図2】本発明の一実施形態に係る排水トラップ5の外観を示す斜視図である。
図3】本発明の一実施形態に係る排水トラップ5を示す縦断面図である。
図4】本発明の一実施形態に係る排水トラップ5を示す横断面図である。
図5】本発明の一実施形態に係る排水トラップ5を示す斜視断面図である。
図6】本発明の一実施形態に係る排水トラップ5から、区画プレート65及び上昇管83を取り外した状態を示す縦断面図である。
図7】本発明の一実施形態に係る排水トラップ5から、区画プレート65及び上昇管83を取り外した状態を示す斜視断面図である。
【発明を実施するための形態】
【0016】
以下、本発明の浴室1の好ましい一実施形態について、図面を参照しながら説明する。図1は、本発明の一実施形態に係る浴室1の全体構成を示す概略図である。
【0017】
図1に示すように、本実施形態の浴室1は、浴槽2と、洗い場パン3と、排水枡31と、排水トラップ5と、ヘアキャッチャー11と、浴槽排水排出管12と、外部導出排出管13と、を備える。洗い場パン3と浴槽2との間には、仕切板4が立設されている。
【0018】
浴槽2は、複数の脚部42に支持された浴槽架台23の上に、支持台24を介して、設置されている。複数の脚部42は、梁等に吊られた吊架台43の上に立設され、浴槽架台23及び洗い場床材41(後述)を下方から支持している。
【0019】
浴槽2の底部には、浴槽排水口21が形成されている。浴槽排水口21は、浴槽2から排出された浴槽排水(第2排水)を、浴槽2の外部に排出する。浴槽排水口21の上部には、排水栓22が着脱可能に取り付けられている。浴槽排水口21には、浴槽排水排出管12が接続されている。浴槽排水排出管12においては、上流側の端部が浴槽排水口21に接続され、下流側の端部が排水トラップ5に接続される。
【0020】
洗い場パン3は、浴室1において、仕切板4に対して、浴槽2の反対側に配置される。洗い場パン3は、複数の脚部42に支持された洗い場床材41の上に配置される。洗い場パン3は、浴室1の洗い場を構成する。
【0021】
洗い場パン3は、全体として板状に形成され、洗い場床材41における洗い場領域の全体を覆うように形成される。
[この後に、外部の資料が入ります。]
**src/rtl/core/satlb_pkg.sv**
```systemverilog
// ---------------------------------------------------------------------------
// satlb_pkg
// Shared types, widths and helpers for the set-associative TLB with random
// replacement.
// ---------------------------------------------------------------------------
package satlb_pkg;

    localparam int VADDR_W   = 32;
    localparam int PAGE_BITS = 12;
    localparam int VPN_W     = 20;
    localparam int PPN_W     = 20;
    localparam int LFSR_W    = 16;

    localparam logic [LFSR_W-1:0] LFSR_SEED = 16'hACE1;

    localparam int DEF_SETS = 8;
    localparam int DEF_WAYS = 4;

    // Request codes carried in req_type.
    localparam logic REQ_LOOKUP = 1'b0;
    localparam logic REQ_FILL   = 1'b1;

    // One way of a set as it is stored in the entry memory.
    typedef struct packed {
        logic             valid;
        logic [VPN_W-1:0] tag;
        logic [PPN_W-1:0] ppn;
    } way_t;

    // Fibonacci LFSR, taps 16, 14, 13, 11, shifting right.
    function automatic logic [LFSR_W-1:0] lfsr_advance(input logic [LFSR_W-1:0] v);
        logic fb;
        fb = v[0] ^ v[2] ^ v[3] ^ v[5];
        return {fb, v[LFSR_W-1:1]};
    endfunction

endpackage

```
**src/rtl/core/satlb_if.sv**
```systemverilog
// ---------------------------------------------------------------------------
// satlb_if
// Valid/ready channels for TLB requests and responses.
// ---------------------------------------------------------------------------
interface satlb_req_if;
    logic                          valid;
    logic                          ready;
    logic                          req_type;
    logic [satlb_pkg::VADDR_W-1:0] vaddr;
    logic [satlb_pkg::PPN_W-1:0]   new_ppn;

    modport source (output valid, output req_type, output vaddr, output new_ppn,
                    input ready);
    modport sink   (input valid, input req_type, input vaddr, input new_ppn,
                    output ready);
endinterface

interface satlb_rsp_if;
    logic                        valid;
    logic                        ready;
    logic                        hit;
    logic [satlb_pkg::PPN_W-1:0] ppn_out;

    modport source (output valid, output hit, output ppn_out, input ready);
    modport sink   (input valid, input hit, input ppn_out, output ready);
endinterface

```
**src/rtl/core/satlb_ram.sv**
```systemverilog
// ---------------------------------------------------------------------------
// satlb_ram
// Generic single-write, single-read synchronous RAM with registered read.
// ---------------------------------------------------------------------------
module satlb_ram #(
    parameter int WIDTH = 8,
    parameter int DEPTH = 8
) (
    input  logic                                         clk,
    input  logic                                         we,
    input  logic [((DEPTH > 1) ? $clog2(DEPTH) : 1)-1:0] waddr,
    input  logic [WIDTH-1:0]                             wdata,
    input  logic                                         re,
    input  logic [((DEPTH > 1) ? $clog2(DEPTH) : 1)-1:0] raddr,
    output logic [WIDTH-1:0]                             rdata
);

    logic [WIDTH-1:0] mem_reg [DEPTH];
    logic [WIDTH-1:0] rdata_reg;

    always_ff @(posedge clk)
    begin
        if (we)
        begin
            mem_reg[waddr] <= wdata;
        end
        if (re)
        begin
            rdata_reg <= mem_reg[raddr];
        end
    end

    assign rdata = rdata_reg;

endmodule

```
**src/rtl/core/satlb_cmod.sv**
```systemverilog
// ---------------------------------------------------------------------------
// satlb_cmod
// Remainder by a constant divisor in two registered steps: quotient by a
// reciprocal multiply, then the remainder by multiply and subtract.
// ---------------------------------------------------------------------------
module satlb_cmod #(
    parameter int IN_W    = 20,
    parameter int DIVISOR = 8,
    parameter int OUT_W   = 3
) (
    input  logic             clk,
    input  logic [IN_W-1:0]  din,
    output logic [OUT_W-1:0] rem
);

    // A shift of IN_W plus clog2(DIVISOR) plus one keeps the quotient exact.
    localparam int SH = IN_W + $clog2(DIVISOR) + 1;
    localparam int RW = SH + 1;
    localparam logic [RW-1:0] RECIP =
        RW'(((64'd1 << SH) + 64'(DIVISOR) - 64'd1) / 64'(DIVISOR));
    localparam logic [IN_W-1:0] DIV_C = IN_W'(DIVISOR);

    logic [IN_W+RW-1:0] prod;
    logic [IN_W-1:0]    quot_reg;
    logic [IN_W-1:0]    rem_full;
    logic [OUT_W-1:0]   rem_reg;

    assign prod     = (IN_W+RW)'(din) * (IN_W+RW)'(RECIP);
    assign rem_full = din - IN_W'(quot_reg * DIV_C);

    always_ff @(posedge clk)
    begin
        quot_reg <= prod[SH +: IN_W];
        rem_reg  <= rem_full[OUT_W-1:0];
    end

    assign rem = rem_reg;

endmodule

```
**src/rtl/core/set_assoc_tlb_random_replace_core.sv**
```systemverilog
// ---------------------------------------------------------------------------
// set_assoc_tlb_random_replace_core
// Set-associative TLB with LFSR-driven random replacement.
// ---------------------------------------------------------------------------
// Each request beat is a lookup or a fill and produces exactly one response
// beat. The virtual page number is vaddr[31:12]; the set is the page number
// modulo SETS and the full page number is kept as the tag. A lookup reports
// the lowest-numbered valid way whose tag matches, with its physical page
// number; a miss and every fill answer hit = 0 and ppn_out = 0. A fill first
// steps a 16-bit LFSR (seed 0xACE1) and overwrites way (LFSR mod WAYS) of the
// set without looking for an existing copy of the page. A request passes
// through S_MUL and S_SUB for the set index and the victim way (remainder
// by a constant through a reciprocal multiply), S_READ for the read of the
// set's row from the entry memory, and S_EVAL to compare the ways and, on a
// fill, write the row back; S_EVAL holds while a response waits unaccepted.
// Requests are taken one at a time, and the request side is ready again in
// the cycle after the response is loaded. The entry memory holds one row
// per set; a per-set valid flop, cleared by reset, marks rows that have
// been written, so the block is usable right after reset with no clearing
// pass.
// ---------------------------------------------------------------------------
module set_assoc_tlb_random_replace_core #(
    parameter int SETS = satlb_pkg::DEF_SETS,
    parameter int WAYS = satlb_pkg::DEF_WAYS
) (
    input  logic        clk,
    input  logic        rst_n,
    satlb_req_if.sink   req,
    satlb_rsp_if.source rsp
);

    localparam int SET_W   = (SETS > 1) ? $clog2(SETS) : 1;
    localparam int WAY_W   = (WAYS > 1) ? $clog2(WAYS) : 1;
    localparam int ROW_W   = WAYS * $bits(satlb_pkg::way_t);

    typedef enum logic [2:0] {
        S_IDLE,
        S_MUL,
        S_SUB,
        S_READ,
        S_EVAL
    } state_t;

    state_t state_reg;
    state_t state_next;

    // Request held for the duration of its processing.
    logic                          is_fill_reg;
    logic [satlb_pkg::VPN_W-1:0]   vpn_reg;
    logic [satlb_pkg::PPN_W-1:0]   new_ppn_reg;
    logic [satlb_pkg::LFSR_W-1:0]  lfsr_reg;

    // One flop per set: the row has been written since reset.
    logic [SETS-1:0]               row_valid_reg;
    logic                          row_ok_reg;

    // Response output register.
    logic                          rsp_valid_reg;
    logic                          hit_reg;
    logic [satlb_pkg::PPN_W-1:0]   ppn_reg;

    logic [SET_W-1:0]              set_idx;
    logic [WAY_W-1:0]              victim;
    logic                          accept;
    logic                          slot_free;
    logic                          finish;

    satlb_pkg::way_t [WAYS-1:0]    rd_row;
    satlb_pkg::way_t [WAYS-1:0]    eff_row;
    satlb_pkg::way_t [WAYS-1:0]    wr_row;
    logic [ROW_W-1:0]              ram_rdata;
    logic                          ram_we;
    logic                          lk_hit;
    logic [satlb_pkg::PPN_W-1:0]   lk_ppn;

    // Set index and victim way are remainders by constants, worked out in
    // S_MUL and S_SUB from the held page number and already-stepped LFSR.
    satlb_cmod #(
        .IN_W    (satlb_pkg::VPN_W),
        .DIVISOR (SETS),
        .OUT_W   (SET_W)
    ) u_set_mod (
        .clk (clk),
        .din (vpn_reg),
        .rem (set_idx)
    );

    satlb_cmod #(
        .IN_W    (satlb_pkg::LFSR_W),
        .DIVISOR (WAYS),
        .OUT_W   (WAY_W)
    ) u_way_mod (
        .clk (clk),
        .din (lfsr_reg),
        .rem (victim)
    );

    satlb_ram #(
        .WIDTH (ROW_W),
        .DEPTH (SETS)
    ) u_entry_ram (
        .clk   (clk),
        .we    (ram_we),
        .waddr (set_idx),
        .wdata (wr_row),
        .re    (state_reg == S_READ),
        .raddr (set_idx),
        .rdata (ram_rdata)
    );

    assign rd_row    = ram_rdata;
    assign accept    = req.valid && (state_reg == S_IDLE);
    assign slot_free = !rsp_valid_reg || rsp.ready;
    assign finish    = (state_reg == S_EVAL) && slot_free;
    assign ram_we    = finish && is_fill_reg;

    // Way compare and write-back row. A row never written since reset reads
    // as all ways invalid, whatever the memory holds.
    always_comb
    begin
        eff_row = rd_row;
        lk_hit  = 1'b0;
        lk_ppn  = '0;
        for (int w = 0; w < WAYS; w++)
        begin
            if (!row_ok_reg)
            begin
                eff_row[w].valid = 1'b0;
            end
        end
        // Scan downward so the lowest matching way wins.
        for (int w = WAYS - 1; w >= 0; w--)
        begin
            if (eff_row[w].valid && (eff_row[w].tag == vpn_reg))
            begin
                lk_hit = 1'b1;
                lk_ppn = eff_row[w].ppn;
            end
        end
        wr_row                = eff_row;
        wr_row[victim].valid  = 1'b1;
        wr_row[victim].tag    = vpn_reg;
        wr_row[victim].ppn    = new_ppn_reg;
    end

    always_comb
    begin
        state_next = state_reg;
        unique case (state_reg)
            S_IDLE:
            begin
                if (accept)
                begin
                    state_next = S_MUL;
                end
            end
            S_MUL:  state_next = S_SUB;
            S_SUB:  state_next = S_READ;
            S_READ: state_next = S_EVAL;
            S_EVAL:
            begin
                if (slot_free)
                begin
                    state_next = S_IDLE;
                end
            end
            default: state_next = S_IDLE;
        endcase
    end

    always_ff @(posedge clk or negedge rst_n)
    begin
        if (!rst_n)
        begin
            state_reg     <= S_IDLE;
            is_fill_reg   <= 1'b0;
            vpn_reg       <= '0;
            new_ppn_reg   <= '0;
            lfsr_reg      <= satlb_pkg::LFSR_SEED;
            row_valid_reg <= '0;
            row_ok_reg    <= 1'b0;
            rsp_valid_reg <= 1'b0;
            hit_reg       <= 1'b0;
            ppn_reg       <= '0;
        end
        else
        begin
            state_reg <= state_next;

            if (accept)
            begin
                is_fill_reg <= (req.req_type == satlb_pkg::REQ_FILL);
                vpn_reg     <= req.vaddr[satlb_pkg::PAGE_BITS +: satlb_pkg::VPN_W];
                new_ppn_reg <= req.new_ppn;
                // Only fills step the replacement LFSR.
                if (req.req_type == satlb_pkg::REQ_FILL)
                begin
                    lfsr_reg <= satlb_pkg::lfsr_advance(lfsr_reg);
                end
            end

            if (state_reg == S_READ)
            begin
                row_ok_reg <= row_valid_reg[set_idx];
            end

            if (ram_we)
            begin
                row_valid_reg[set_idx] <= 1'b1;
            end

            if (finish)
            begin
                rsp_valid_reg <= 1'b1;
                hit_reg       <= is_fill_reg ? 1'b0 : lk_hit;
                ppn_reg       <= is_fill_reg ? '0 : lk_ppn;
            end
            else if (rsp.ready)
            begin
                rsp_valid_reg <= 1'b0;
            end
        end
    end

    assign req.ready   = (state_reg == S_IDLE);
    assign rsp.valid   = rsp_valid_reg;
    assign rsp.hit     = hit_reg;
    assign rsp.ppn_out = ppn_reg;

endmodule

```
**src/flat_wrapper.sv**
```systemverilog
// flat-port wrapper written by rule: the top's interface ports become plain ports
module set_assoc_tlb_random_replace_core_flat 
#(
    parameter int SETS = satlb_pkg::DEF_SETS,
    parameter int WAYS = satlb_pkg::DEF_WAYS
)
  (clk, rst_n, req_valid, req_req_type, req_vaddr, req_new_ppn, req_ready, rsp_valid, rsp_hit, rsp_ppn_out, rsp_ready);
  satlb_req_if req_i ();
  satlb_rsp_if rsp_i ();
  input  logic clk;
  input  logic rst_n;
  input wire logic [$bits(req_i.valid)-1:0] req_valid;
  input wire logic [$bits(req_i.req_type)-1:0] req_req_type;
  input wire logic [$bits(req_i.vaddr)-1:0] req_vaddr;
  input wire logic [$bits(req_i.new_ppn)-1:0] req_new_ppn;
  output wire logic [$bits(req_i.ready)-1:0] req_ready;
  output wire logic [$bits(rsp_i.valid)-1:0] rsp_valid;
  output wire logic [$bits(rsp_i.hit)-1:0] rsp_hit;
  output wire logic [$bits(rsp_i.ppn_out)-1:0] rsp_ppn_out;
  input wire logic [$bits(rsp_i.ready)-1:0] rsp_ready;
  assign req_i.valid = req_valid;
  assign req_i.req_type = req_req_type;
  assign req_i.vaddr = req_vaddr;
  assign req_i.new_ppn = req_new_ppn;
  assign req_ready = req_i.ready;
  assign rsp_valid = rsp_i.valid;
  assign rsp_hit = rsp_i.hit;
  assign rsp_ppn_out = rsp_i.ppn_out;
  assign rsp_i.ready = rsp_ready;
  set_assoc_tlb_random_replace_core #(.SETS(SETS), .WAYS(WAYS)) u_core (.clk(clk), .rst_n(rst_n), .req(req_i), .rsp(rsp_i));
endmodule
```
洗い場パン3の上面の一部又は全部は、浴槽2側が下り勾配になるように傾斜している。洗い場パン3の上面は、洗い場床となっており、防水機能を有する。
【0022】
洗い場パン3における浴槽2側には、排水枡31が配置される。洗い場パン3及び排水枡31は、一体的に形成される。
【0023】
排水枡31は、洗い場パン3から下方に窪む凹状に形成される。排水枡31の上方は、開口している。排水枡31には、洗い場パン3から、洗い場排水(第1排水)が導入される。排水枡31の上部には、洗い場排水の排水流路が確保された状態で、排水口カバー32が取り付けられている。排水枡31の下端部には、洗い場排水口33が形成されている。排水枡31は、洗い場排水を、洗い場排水口33を介して、排水トラップ5に排出する。
【0024】
排水トラップ5は、排水枡31の下方に配置される。排水トラップ5は、排水枡31の洗い場排水口33に連結されている。排水トラップ5は、浴槽排水排出管12の下流側の端部に接続されている。排水トラップ5は、外部導出排出管13の上流側の端部に接続されている。
【0025】
排水トラップ5には、洗い場パン3からの洗い場排水が、排水枡31を通り、洗い場排水口33を介して、上方から流入される。排水トラップ5には、浴槽2からの浴槽排水が、浴槽排水排出管12を通り、一方の側部から流入される。排水トラップ5の他方の側部には、外部導出排出管13が接続されており、排水トラップ5は、外部導出排出管13に、洗い場排水及び浴槽排水を排出する。
【0026】
排水トラップ5の受入室6(後述、図3参照)の上部には、ヘアキャッチャー11が着脱可能に装着されている。ヘアキャッチャー11は、洗い場パン3から流れてきた髪の毛などの異物を受け止めて捕捉する。ヘアキャッチャー11は、上方が開放したカゴ(籠)状に形成される。ヘアキャッチャー11には、例えば、縦リブ(不図示)及び横リブ(不図示)により多数の小開口が形成されている。
【0027】
次に、本発明の特徴部分である排水トラップの詳細について、図面を参照しながら説明する。図2は、本発明の一実施形態に係る排水トラップ5の外観を示す斜視図である。図3は、本発明の一実施形態に係る排水トラップ5を示す縦断面図である。図4は、本発明の一実施形態に係る排水トラップ5を示す横断面図である。図5は、本発明の一実施形態に係る排水トラップ5を示す斜視断面図である。図6は、本発明の一実施形態に係る排水トラップ5から、区画プレート65及び上昇管83を取り外した状態を示す縦断面図である。図7は、本発明の一実施形態に係る排水トラップ5から、区画プレート65及び上昇管83を取り外した状態を示す斜視断面図である。
【0028】
図2図5に示すように、本実施形態に係る排水トラップ5は、受入室6と、流出室7と、配管接続管78と、第2排水流通路としての浴槽排水流通管8と、を備える。
【0029】
受入室6は、図3図5に示すように、壁部材の内面に囲まれることにより形成される。受入室6の内面は、略球面状である。なお、略球面状とは、全体としての概略形状が球面状であることを意味し、例えば、開口や、多少の凹凸、すなわち、後述する上昇管83の出っ張りや、洗い場排水流入口61の開口で球面形状が中断している場合も含まれる。
【0030】
受入室6は、図3に示すように、第1排水流入口としての洗い場排水流入口61と、第2排水流入口としての浴槽排水流入口62と、受入側流出口としての連通口63と、を有する。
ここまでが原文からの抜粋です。